Somebody is in your internet and fucking with your memes, and she's a witch.
Although "your internet" is, of course, everybody's internet – because it's that putative Al Gore invention, the TimBL-activated electronic rhizome that's become an inescapable adjunct to meatspace, that is, much like so-called real life, the thing we're all in together. It could be that the internet is neither good nor bad – unless you're eyeing it from a coding-level Jaron Lanier perspective, or unless, more basically, you're just another kneejerk Luddite – but it contains much of (and always more and more of) what's good or bad about humanity.
The name of the witch is Melanie Clemmons, and her newest conjuring is a sort of temple of dumaflaches. Digital dumaflaches, in particular, excised from the realm of ones and zeroes and brought into the physical world while remaining umbilically joined to that cyberscape, here evoked and arranged to provide a magical circle of protection from vicissitudes both virtual and non. Witches, they say, are either good or bad; but that's also a matter of perspective, and Matthew Hopkins isn't available for consultation because he's too busy rotting in hell; and in any case, this pythoness Clemmons hews to the more positive aspects and is also an artist.

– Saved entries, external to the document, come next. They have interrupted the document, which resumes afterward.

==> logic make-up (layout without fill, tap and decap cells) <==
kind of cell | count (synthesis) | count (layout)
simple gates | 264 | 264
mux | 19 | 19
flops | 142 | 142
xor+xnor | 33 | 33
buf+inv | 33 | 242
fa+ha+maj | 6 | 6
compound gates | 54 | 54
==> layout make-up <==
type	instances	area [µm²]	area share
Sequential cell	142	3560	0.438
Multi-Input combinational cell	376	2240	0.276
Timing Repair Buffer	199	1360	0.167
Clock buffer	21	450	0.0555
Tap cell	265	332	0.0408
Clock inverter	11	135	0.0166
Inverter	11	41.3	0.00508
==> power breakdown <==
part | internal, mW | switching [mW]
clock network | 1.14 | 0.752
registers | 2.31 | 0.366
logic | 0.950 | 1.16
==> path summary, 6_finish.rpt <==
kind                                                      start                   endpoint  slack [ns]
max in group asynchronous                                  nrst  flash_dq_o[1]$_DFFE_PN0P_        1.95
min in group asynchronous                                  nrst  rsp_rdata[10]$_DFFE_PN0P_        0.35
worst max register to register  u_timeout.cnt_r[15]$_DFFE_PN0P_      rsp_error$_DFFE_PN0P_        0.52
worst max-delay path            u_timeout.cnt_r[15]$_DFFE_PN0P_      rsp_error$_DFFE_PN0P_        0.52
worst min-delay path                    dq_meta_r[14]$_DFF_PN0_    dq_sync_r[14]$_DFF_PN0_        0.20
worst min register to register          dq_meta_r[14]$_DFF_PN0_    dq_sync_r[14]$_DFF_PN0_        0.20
`config.mk`:
```
export PLATFORM = sky130hd
export DESIGN_NAME = csc_top
export DESIGN_NICKNAME = d
export VERILOG_FILES = /design/src/common/csc_pkg.sv /design/src/hw/csc_top.sv
export VERILOG_INCLUDE_DIRS = /design/src /design/src/common
export SDC_FILE = /design/constraint.sdc
export NUM_CORES = 1
export LEC_CHECK = 0
export BUFFER_PORTS_ARGS = -buffer_cell sky130_fd_sc_hd__clkbuf_2
export CAP_MARGIN = 20
export CORE_MARGIN = 2
export CORE_UTILIZATION = 53
export DETAILED_ROUTE_END_ITERATION = 8
export MAX_ROUTING_LAYER = met4
export PLACE_DENSITY = 0.85
export SLEW_MARGIN = 10
export SYNTH_ARGS = -nofsm -noshare
export SYNTH_HDL_FRONTEND = slang
export SYNTH_SLANG_ARGS = --single-unit
export TNS_END_PERCENT = 5
```
`constraint.sdc`:
```
create_clock -name mclk -period 3.52 [get_ports mclk]
set_clock_uncertainty 0.2 [all_clocks]
set_input_delay 0.528 -clock mclk [delete_from_list [all_inputs] [get_ports mclk]]
set_output_delay 0.528 -clock mclk [all_outputs]
set_load 0.01 [all_outputs]
```
===== config.mk =====
export PLATFORM = sky130hd
export DESIGN_NAME = rsb_exec
export DESIGN_NICKNAME = d
export VERILOG_FILES = /design/src/rsb_pkg.sv /design/src/rsb_exec.sv /design/src/rsb_stack.sv
export SDC_FILE = /design/constraint.sdc
export NUM_CORES = 1
export LEC_CHECK = 0
export BUFFER_PORTS_ARGS = -buffer_cell sky130_fd_sc_hd__buf_2
export CORE_AREA = 2 2 262 264
export DETAILED_ROUTE_END_ITERATION = 16
export DIE_AREA = 0 0 264 266
export PLACE_DENSITY = 0.67
export SKIP_LAST_GASP = 1
export SYNTH_ARGS = -nofsm -noshare
export SYNTH_HDL_FRONTEND = slang
export SYNTH_HIERARCHICAL = 1
export SYNTH_SLANG_ARGS = --single-unit

===== constraint.sdc =====
create_clock -name clk_sys -period 5.2 [get_ports clk_sys]
set_input_delay 0.78 -clock clk_sys [delete_from_list [all_inputs] [get_ports clk_sys]]
set_output_delay 0.78 -clock clk_sys [all_outputs]
set_load 0.01 [all_outputs]
`src/design/bus_cmd_cfg.svh`:
```
// Constants for the bus cycle command controller
`ifndef BUS_CMD_CFG_SVH
`define BUS_CMD_CFG_SVH

// Status pair {bit1_n, bit0_n} codes as seen on the pins (low = asserted)
`define BCC_STATUS_BOTH 2'h0
`define BCC_STATUS_READ 2'h1
`define BCC_STATUS_WRITE 2'h2
`define BCC_STATUS_IDLE 2'h3

// Level of the memory/IO select for memory space
`define BCC_SPACE_MEM 1'h1

// Level of the mode strap that selects system-bus-compatible timing
`define BCC_MODE_COMPAT 1'h1

// Reset values of the outputs
`define BCC_CMD_N_RST 1'h1
`define BCC_DATA_EN_RST 1'h0
`define BCC_DATA_DIR_RST 1'h0
`define BCC_ALE_RST 1'h0
`define BCC_MODE_RST 1'h0

// Extra falling edges a command waits for in compatible mode
`define BCC_COMPAT_DELAY_CYCLES 1

`endif

```
`src/design/bus_cmd_pkg.sv`:
```
// Types shared by the bus cycle command controller files
package bus_cmd_pkg;

    // Decoded kind of a bus cycle
    typedef enum logic [2:0] {
        CYC_IDLE,
        CYC_INTA,
        CYC_IORD,
        CYC_IOWR,
        CYC_HALT,
        CYC_MRD,
        CYC_MWR
    } cycle_kind_type;

    // Sequencer states
    typedef enum logic [1:0] {
        ST_IDLE,
        ST_DELAY,
        ST_CMD
    } ctl_state_type;

endpackage

```
`src/design/bus_cmd_ctrl.sv`:
```
// Bus cycle command controller: status decode, command strobes, data control
// Overview of operation
// - Sample inputs, change outputs on falling edge only
// - Status inputs are active low
// - Either status input low starts a cycle
// - Cycle type from status plus space select
// - Separate memory and I/O command strobes
// - Separate data enable and direction outputs
// - Strap selects compatible or high-speed timing
// - Static logic, supports a low power mode
// - Select low is I/O, high is memory
// - I/O: acknowledge, read, write, idle
// - Memory: halt, read, write, idle
`timescale 1ns/1ps
`default_nettype none
`include "bus_cmd_cfg.svh"

module bus_cmd_ctrl
    import bus_cmd_pkg::*;
(
    input wire logic CLK_IN, // Controller clock, 20 MHz
    input wire logic SRST_IN, // Synchronous reset, active high
    input wire logic CYCLE_STATUS_BIT0_N_IN, // Cycle status bit 0, active low
    input wire logic CYCLE_STATUS_BIT1_N_IN, // Cycle status bit 1, active low
    input wire logic MEM_IO_SEL_IN, // High memory space, low I/O space
    input wire logic READY_N_IN, // Ends the command phase when low
    input wire logic MODE_STRAP_IN, // High selects compatible timing
    input wire logic LOW_POWER_IN, // High holds off new cycles
    output logic ADDR_LATCH_OUT, // One-cycle pulse at cycle start
    output logic MEM_RD_N_OUT, // Memory read command, active low
    output logic MEM_WR_N_OUT, // Memory write command, active low
    output logic IO_RD_N_OUT, // I/O read command, active low
    output logic IO_WR_N_OUT, // I/O write command, active low
    output logic INTA_N_OUT, // Interrupt acknowledge, active low
    output logic DATA_EN_OUT, // Data transceiver enable, active high
    output logic DATA_DIR_OUT // High transmit (write), low receive
);

    // Registered state
    ctl_state_type state; // Sequencer state
    cycle_kind_type kind; // Kind of the cycle in progress
    logic compat_mode; // Strap value caught at reset
    logic ale; // Address latch pulse
    logic mem_rd_n; // Memory read strobe
    logic mem_wr_n; // Memory write strobe
    logic io_rd_n; // I/O read strobe
    logic io_wr_n; // I/O write strobe
    logic inta_n; // Acknowledge strobe
    logic data_en; // Transceiver enable
    logic data_dir; // Transceiver direction

    // Decode wires
    wire [1:0] status_n; // Status pair as on the pins
    cycle_kind_type decoded_kind; // Kind decoded this edge
    wire status_active; // Either status bit asserted
    wire cycle_start; // A new cycle begins this edge
    wire has_command; // Decoded kind drives a strobe
    cycle_kind_type next_kind; // Kind held after this edge
    ctl_state_type next_state; // State after this edge
    wire next_in_cmd; // Command phase after this edge
    wire next_in_cycle; // Any active phase after this edge
    wire next_is_write; // Cycle after this edge writes
    wire next_mem_rd_n;
    wire next_mem_wr_n;
    wire next_io_rd_n;
    wire next_io_wr_n;
    wire next_inta_n;
    wire next_data_en;
    wire next_data_dir;

    // Status pair, low means asserted
    assign status_n = {CYCLE_STATUS_BIT1_N_IN, CYCLE_STATUS_BIT0_N_IN};
    assign status_active = (status_n != `BCC_STATUS_IDLE);

    // Kind decode from status and space select
    cycle_decoder u_decoder (
        .status_n_in(status_n),
        .space_in(MEM_IO_SEL_IN),
        .kind_out(decoded_kind)
    );

    // New cycle only from idle, and never in low power mode
    assign cycle_start = (state == ST_IDLE) && status_active && !LOW_POWER_IN;
    // Halt and idle codes give no strobe
    assign has_command = (decoded_kind != CYC_HALT) && (decoded_kind != CYC_IDLE);

    // Latch kind at cycle start, hold it otherwise
    assign next_kind = cycle_start ? decoded_kind : kind;

    // Sequencer: compatible mode inserts one delay state before the strobe
    always_comb begin
        next_state = state;
        unique case (state)
            ST_IDLE: begin
                if (cycle_start && has_command) begin
                    // One processor state is two edges here, so the delay stays short
                    next_state = compat_mode ? ST_DELAY : ST_CMD;
                end
            end
            ST_DELAY: begin
                next_state = ST_CMD;
            end
            ST_CMD: begin
                if (!READY_N_IN) begin // Ready ends the command
                    next_state = ST_IDLE;
                end
            end
        endcase
    end

    // Strobe selection, memory and I/O never share one
    assign next_in_cmd = (next_state == ST_CMD);
    assign next_in_cycle = (next_state != ST_IDLE);
    assign next_is_write = (next_kind == CYC_MWR) || (next_kind == CYC_IOWR);
    assign next_mem_rd_n = !(next_in_cmd && next_kind == CYC_MRD);
    assign next_mem_wr_n = !(next_in_cmd && next_kind == CYC_MWR);
    assign next_io_rd_n = !(next_in_cmd && next_kind == CYC_IORD);
    assign next_io_wr_n = !(next_in_cmd && next_kind == CYC_IOWR);
    assign next_inta_n = !(next_in_cmd && next_kind == CYC_INTA);

    // Data path: writes enable for the whole cycle, reads only with the strobe
    assign next_data_en = next_is_write ? next_in_cycle : next_in_cmd;
    assign next_data_dir = next_in_cycle && next_is_write;

    // Strap caught while reset is held; static afterwards
    always_ff @(negedge CLK_IN) begin
        if (SRST_IN) begin
            compat_mode <= (MODE_STRAP_IN == `BCC_MODE_COMPAT);
        end
    end

    // State and kind; plain flip-flops hold when the clock stops
    always_ff @(negedge CLK_IN) begin
        if (SRST_IN) begin
            state <= ST_IDLE;
            kind <= CYC_IDLE;
        end else begin
            state <= next_state;
            kind <= next_kind;
        end
    end

    // Output flip-flops, all on the falling edge
    always_ff @(negedge CLK_IN) begin
        if (SRST_IN) begin
            ale <= `BCC_ALE_RST;
            mem_rd_n <= `BCC_CMD_N_RST;
            mem_wr_n <= `BCC_CMD_N_RST;
            io_rd_n <= `BCC_CMD_N_RST;
            io_wr_n <= `BCC_CMD_N_RST;
            inta_n <= `BCC_CMD_N_RST;
            data_en <= `BCC_DATA_EN_RST;
            data_dir <= `BCC_DATA_DIR_RST;
        end else begin
            ale <= cycle_start;
            mem_rd_n <= next_mem_rd_n;
            mem_wr_n <= next_mem_wr_n;
            io_rd_n <= next_io_rd_n;
            io_wr_n <= next_io_wr_n;
            inta_n <= next_inta_n;
            data_en <= next_data_en;
            data_dir <= next_data_dir;
        end
    end

    // Port drive
    assign ADDR_LATCH_OUT = ale;
    assign MEM_RD_N_OUT = mem_rd_n;
    assign MEM_WR_N_OUT = mem_wr_n;
    assign IO_RD_N_OUT = io_rd_n;
    assign IO_WR_N_OUT = io_wr_n;
    assign INTA_N_OUT = inta_n;
    assign DATA_EN_OUT = data_en;
    assign DATA_DIR_OUT = data_dir;

    // Checks on the falling edge except the last, which is clocked on both edges; quiet during reset

    ale_on_start_a: assert property (@(negedge CLK_IN) disable iff (SRST_IN)
        cycle_start |=> ale ##1 !ale)
        else $error("latch pulse missing or too long after cycle start");

    idle_no_start_a: assert property (@(negedge CLK_IN) disable iff (SRST_IN)
        (state == ST_IDLE && status_n == `BCC_STATUS_IDLE) |=> !ale && state == ST_IDLE)
        else $error("cycle started with both status bits high");

    space_split_a: assert property (@(negedge CLK_IN) disable iff (SRST_IN)
        (!mem_rd_n || !mem_wr_n) |-> (io_rd_n && io_wr_n && inta_n))
        else $error("memory and I/O strobes active together");

    io_read_fast_a: assert property (@(negedge CLK_IN) disable iff (SRST_IN)
        (cycle_start && !compat_mode && !MEM_IO_SEL_IN && status_n == `BCC_STATUS_READ)
        |=> !io_rd_n && mem_rd_n && !data_dir)
        else $error("I/O read strobe not on first edge in high-speed mode");

    mem_write_compat_a: assert property (@(negedge CLK_IN) disable iff (SRST_IN)
        (cycle_start && compat_mode && decoded_kind == CYC_MWR)
        |=> (mem_wr_n && data_en && data_dir) ##1 !mem_wr_n)
        else $error("compatible memory write not delayed by one edge");

    halt_no_cmd_a: assert property (@(negedge CLK_IN) disable iff (SRST_IN)
        (cycle_start && decoded_kind == CYC_HALT)
        |=> state == ST_IDLE && mem_rd_n && mem_wr_n && !data_en)
        else $error("halt cycle produced a command");

    write_dir_a: assert property (@(negedge CLK_IN) disable iff (SRST_IN)
        (!mem_wr_n || !io_wr_n) |-> (data_dir && data_en))
        else $error("write strobe without transmit direction");

    ready_end_a: assert property (@(negedge CLK_IN) disable iff (SRST_IN)
        (state == ST_CMD && !READY_N_IN)
        |=> mem_rd_n && mem_wr_n && io_rd_n && io_wr_n && inta_n && !data_en)
        else $error("strobes not released after ready");

    low_power_hold_a: assert property (@(negedge CLK_IN) disable iff (SRST_IN)
        (state == ST_IDLE && LOW_POWER_IN) |=> (state == ST_IDLE && !ale))
        else $error("cycle started in low power mode");

    inta_space_a: assert property (@(negedge CLK_IN) disable iff (SRST_IN)
        (cycle_start && status_n == `BCC_STATUS_BOTH && !MEM_IO_SEL_IN && !compat_mode)
        |=> !inta_n)
        else $error("acknowledge not issued for I/O space code zero");

    // Clocked on both edges: the sampled clock is high only at falling edges,
    // so each check compares the outputs across the rising edge just passed
    falling_edge_a: assert property (@(CLK_IN) disable iff (SRST_IN)
        CLK_IN |-> $stable(mem_rd_n) && $stable(mem_wr_n) && $stable(io_rd_n)
        && $stable(io_wr_n) && $stable(inta_n) && $stable(data_en)
        && $stable(data_dir) && $stable(ale))
        else $error("output changed on a rising edge");

endmodule // bus_cmd_ctrl
`default_nettype wire

```
`src/design/cycle_decoder.sv`:
```
// Combinational decode of status pair and space select into a cycle kind
`timescale 1ns/1ps
`default_nettype none
`include "bus_cmd_cfg.svh"

module cycle_decoder
    import bus_cmd_pkg::*;
(
    input wire logic [1:0] status_n_in, // Status pair {bit1_n, bit0_n}
    input wire logic space_in, // High for memory, low for I/O
    output var cycle_kind_type kind_out // Decoded cycle kind
);

    // Lookup of the eight status and space combinations
    always_comb begin
        kind_out = CYC_IDLE;
        if (space_in == `BCC_SPACE_MEM) begin // Memory space
            unique case (status_n_in)
                `BCC_STATUS_BOTH: kind_out = CYC_HALT;
                `BCC_STATUS_READ: kind_out = CYC_MRD;
                `BCC_STATUS_WRITE: kind_out = CYC_MWR;
                `BCC_STATUS_IDLE: kind_out = CYC_IDLE;
            endcase
        end else begin // I/O space
            unique case (status_n_in)
                `BCC_STATUS_BOTH: kind_out = CYC_INTA;
                `BCC_STATUS_READ: kind_out = CYC_IORD;
                `BCC_STATUS_WRITE: kind_out = CYC_IOWR;
                `BCC_STATUS_IDLE: kind_out = CYC_IDLE;
            endcase
        end
    end

endmodule // cycle_decoder
`default_nettype wire

```
`config.mk`:
```
export PLATFORM = sky130hd
export DESIGN_NAME = bus_cmd_ctrl
export DESIGN_NICKNAME = d
export VERILOG_FILES = /design/src/design/bus_cmd_pkg.sv /design/src/design/bus_cmd_ctrl.sv /design/src/design/cycle_decoder.sv
export VERILOG_INCLUDE_DIRS = /design/src /design/src/design
export SDC_FILE = /design/constraint.sdc
export NUM_CORES = 1
export LEC_CHECK = 0
export BUFFER_PORTS_ARGS = -buffer_cell sky130_fd_sc_hd__buf_2
export CAP_MARGIN = 20
export CORE_MARGIN = 2
export CORE_UTILIZATION = 47
export CTS_CLUSTER_DIAMETER = 50
export DETAILED_ROUTE_END_ITERATION = 8
export GPL_TIMING_DRIVEN = 0
export PLACE_DENSITY = 0.72
export SYNTH_ARGS = -nofsm -noshare
export SYNTH_HDL_FRONTEND = slang
export SYNTH_SLANG_ARGS = --single-unit
```
`constraint.sdc`:
```
create_clock -name CLK_IN -period 1.9 [get_ports CLK_IN]
set_input_delay 0.19 -clock CLK_IN [delete_from_list [all_inputs] [get_ports CLK_IN]]
set_output_delay 0.19 -clock CLK_IN [all_outputs]
set_load 0.02 [all_outputs]
```
==> metrics.md <==
| Metric | Value |
|---|---|
| Status | finished with violations |
| Failing checks | setup timing |
| Post-route cell area | approximately 1300 um2 |
| CTS Hold Bufs | 0 |
| Htree depth | 1 |
| Vias post-DR | 901 |
| Most used routing layer in global routing | met2 |
| FF+latch count, synth | 14 |
| Std cell rows | 15 |
| Final Wtd Congestion | approximately 0.77 |
| Largest net degree at the start of global routing | 10 |
| Synthesized area per cell | 8.68 um2 |
| Critical path endpoint | DATA_EN_OUT$_SDFF_NP0_ |
| Synth area leaders | dfxtp_1 (32%), ha_1 (11%), inv_1 (4.1%) |
| Vias per cell | about 6.0 |
| Fin worst setup slack | -0.379 ns |
| Largest family of logic cells by synthesized area | simple AND/OR/NAND/NOR gates |
| Reg-to-reg critical path startpoint | state[0]$_SDFF_NP0_ |
| Sw Ratio | a little over two fifths |
| XOR/XNOR Fraction of Synth Area | 1.06% |
| First-pass GRT wire length | roughly 3.6 mm |
| Synth Area in Adders | 10.6% |
| Cell area after synthesis | between 800 and 900 um2 |
| Setup violators final | 21 |
| Slew margin rel. | roughly 70% |
| Combinational share of power | 46.2% |
| Startpoint types | input pin |
| Die H | 45.9 um |
| Slack of the worst reg-to-reg path | -0.20 ns |
| Pwr/cell area | 963 nW/um2 |
| Synth Flop Type | dfxtp_1 |
| Final core utilization | 79.5% |
| CP Capture Type | flip-flop |
| R2R depth | 6 |
| TritonCTS clock tree | yes |
| Die width | ~46 um |
| Most common cell in the netlist | dfxtp_1 |
| Post-Place Worst Slack | -0.831 ns |
| Clock root buffer | clkbuf_4 |
| Setup CP Type | input pin to flip-flop |
| Layout cells sized above 1 | 48.1% |
| Worst slew pin tran | 0.479 ns |
| CTS sink cnt | 14 |
| Crit. Startpoint | CYCLE_STATUS_BIT0_N_IN |
| Register area share after synthesis | 35.2% |
| CTS Buffer Depth | 2 |
| Finished Layout Cells | 150 |
| Post-synth top cells | dfxtp_1 (13), inv_1 (9), nand2_1 (9) |
| Multiplexer area fraction after synthesis | 2.58% |
| Dpl cell area | 992 um2 |
| Cell count after synthesis | 95 |
| M3 GR Usage | about a tenth |
| Total CTS buffers | 3 |
| # IOs | 16 |
| ANT nets after route | 0 |
| Die footprint | about 2100 um2 |
| Synth Area in Simple Gates | between 20% and 30% |
| Wire per inst | 16.3 um |
| Max_cap viols | 0 |
| GR Util met2 | 44.2% |
| Number of detailed-route iterations in the first pass | 4 |
| Nets@finish | 149 |
| Synth Net Count | 110 |
| Max Fanout on Critical Path | 4 |
| Number of synthesized flops with an enable pin | 1 |
| Met1 Usage GRT | 23.6% |
| Worst Skew | roughly 0.034 ns |
| Area of the core | approximately 1700 um2 |
| Gr usage total | 25.6% |
| DRT iter0 DRCs | 23 |
| Data required, critical path | 1.19 ns |
| WL final | 2.45 mm |
| TNS Setup | -3.94 ns |
| Area delta synth->final | 62.8% |
| Share of the synthesized area in the top cell type | a little under a third |
| Reg clk slew, reported paths | 0.04 ns |
| FILL cells | about 110 |
| Hold WC Path Type | flip-flop to flip-flop |
| Initial antenna violation count | 0 |
| Hpwl dp | around 1.3 mm |
| Switching Power | ~550 uW |
| Critical path arrival | 1.57 ns |
| Internal Power | around 750 uW |
| Reg2reg end | DATA_EN_OUT$_SDFF_NP0_ |
| Insertion delay to the later sink of the worst-skew pair | 0.38 ns |
| Sequential share of power | 29.1% |
| Clock power share | 24.6% |
| Hold Violations, Final | 0 |
| Worst vdd ir | 0.543 mV |
| Hold slack | 0.503 ns |
| Vias in the first global route | 878 |
| Effective utilization at floorplan | 48.8% |
| Async S/R FF share, synth | 0% |
| PortBufs | 14 |
| Drc violations | 0 |
| Placed instance count | 126 |
| Ant. Diodes | 0 |
| Leak | slightly below 0.6 nW |
| Compound-Gate Fraction of Synth Area | roughly 20% |
| Synth Warn # | 0 |
| Area leader, netlist | dfxtp_1 |
| Overflow after GRT | 0 |
| Max Slew Vio Count | 0 |
| Power, Total | about 1.3 mW |
| Post-synthesis cell type count | 35 |
| RSZ-0062 raised after global routing | yes |
==> cell type report <==
class,instances,area [um2],area share [%]
plain buffers,3,33.8,2.52
clock buffers,3,22.5,1.68
clock inverters,15,57.6,4.29
inverters,8,32.5,2.42
multi-input cells,68,641,47.7
flip-flops and latches,14,299,22.3
well taps,17,21.3,1.58
repair buffers,22,235,17.5
==> how the worst min path moves through the flow <==
stage | startpoint | endpoint | slack [ns] | depth (start not counted)
2_1_floorplan | kind[1]$_SDFF_NP0_ | kind[1]$_SDFF_NP0_ | 0.47 | 2
3_3_place_gp | kind[1]$_SDFF_NP0_ | kind[1]$_SDFF_NP0_ | 0.49 | 2
3_5_place_dp | kind[1]$_SDFF_NP0_ | kind[1]$_SDFF_NP0_ | 0.50 | 2
4_1_cts | kind[1]$_SDFF_NP0_ | kind[1]$_SDFF_NP0_ | 0.50 | 2
5_1_grt | kind[1]$_SDFF_NP0_ | kind[1]$_SDFF_NP0_ | 0.53 | 2
6_report | kind[1]$_SDFF_NP0_ | kind[1]$_SDFF_NP0_ | 0.50 | 2
==> cells by family after synthesis <==
group	Yosys count
DFF	14
buffers and inverters	13
xor gates and xnor gates	1
and+or+nand+nor	36
adders and majority gates	7
muxes	2
AOI/OAI and AO/OA	22
==> per-layer routing <==
metal,up-vias,part of all wire [%]
met3,8,5.4
met1,424,36
li1,427,-
met2,42,54
met4,0,3.7
met5,-,0
==> sequential cells by signal, indices dropped and copies added, names as in the netlist <==
signal          flops
kind                3
IO_WR_N_OUT         1
IO_RD_N_OUT         1
DATA_DIR_OUT        1
compat_mode         1
ADDR_LATCH_OUT      1
state               2
DATA_EN_OUT         1
MEM_RD_N_OUT        1
MEM_WR_N_OUT        1
INTA_N_OUT          1
==> repair_timing <==
item,in CTS,in global routing
gates cloned,1,0
endpoints found under the setup margin,21,21
gates resized for setup,45,14
pin swaps,7,5
buffers inserted,5,2
==> worst max-delay path, stage by stage <==
cell and delay [ns]:
buf_8 0.11, ha_4 0.15, or3b_4 0.41, or4_4 0.45, o31a_4 0.15, mux2i_1 0.12
==> placed cells by master, fill, tap and decap left out, types with 2 or more instances in the layout <==
cell / instances
nor2b_1: 2
a21oi_1: 3
o211ai_1: 3
nand3_1: 5
inv_1: 20
nand2_1: 7
nor3_2: 2
buf_2: 5
clkbuf_4: 3
buf_8: 3
nor2_1: 3
nand3b_1: 3
buf_6: 12
buf_4: 2
a21oi_2: 3
ha_4: 3
ha_1: 4
dfxtp_2: 7
dfxtp_1: 6
==> power by group through the flow <==
stage	sequential [mW]	combinational, mW	clock (mW)
finish	0.377	0.598	0.318
global route	0.379	0.637	0.362
CTS	0.373	0.539	0.299
detailed placement	0.368	0.403	0.0484
global placement	0.367	0.396	0.0484
floorplan	0.388	0.298	0.0484
No activity file was read; power rests on OpenSTA's default activity.
### config.mk
export PLATFORM = sky130hd
export DESIGN_NAME = dic_top
export DESIGN_NICKNAME = d
export VERILOG_FILES = /design/src/hdl/dic_pkg.sv /design/src/hdl/dic_top.sv
export SDC_FILE = /design/constraint.sdc
export NUM_CORES = 1
export LEC_CHECK = 0
export BUFFER_PORTS_ARGS = -buffer_cell sky130_fd_sc_hd__buf_2
export CORE_AREA = 3 3 199 201
export CTS_CLUSTER_DIAMETER = 200
export DETAILED_ROUTE_END_ITERATION = 12
export DIE_AREA = 0 0 202 204
export PLACE_DENSITY = 0.67
export SLEW_MARGIN = 10
export SYNTH_ARGS = -nofsm -noshare
export SYNTH_HDL_FRONTEND = slang
export SYNTH_SLANG_ARGS = --single-unit
### constraint.sdc
create_clock -name clk_i -period 3.47 [get_ports clk_i]
set_input_delay 0.347 -clock clk_i [delete_from_list [all_inputs] [get_ports clk_i]]
set_output_delay 0.347 -clock clk_i [all_outputs]
set_load 0.005 [all_outputs]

We are talking, after all, about an exhibition at Women & Their Work gallery in Downtown Austin, Texas, in 2020, and screens are involved. A visit to Clemmons' "Likes Charge" at this venue will reward you with a respite from both the uglier urban noise and the more egregious www clamor, providing a safe dark space wherein to contemplate wall projections and glowing, livelinked installations that quietly investigate and involve how we interact online nowadays – and how ancient methods of magic might provide shelter from the worst of social storms.
That's a welcome sojourn under any circumstances, I'll insist, but it's especially appreciated in these more deeply cyber-embedded, shelter-in-place coronavirus days.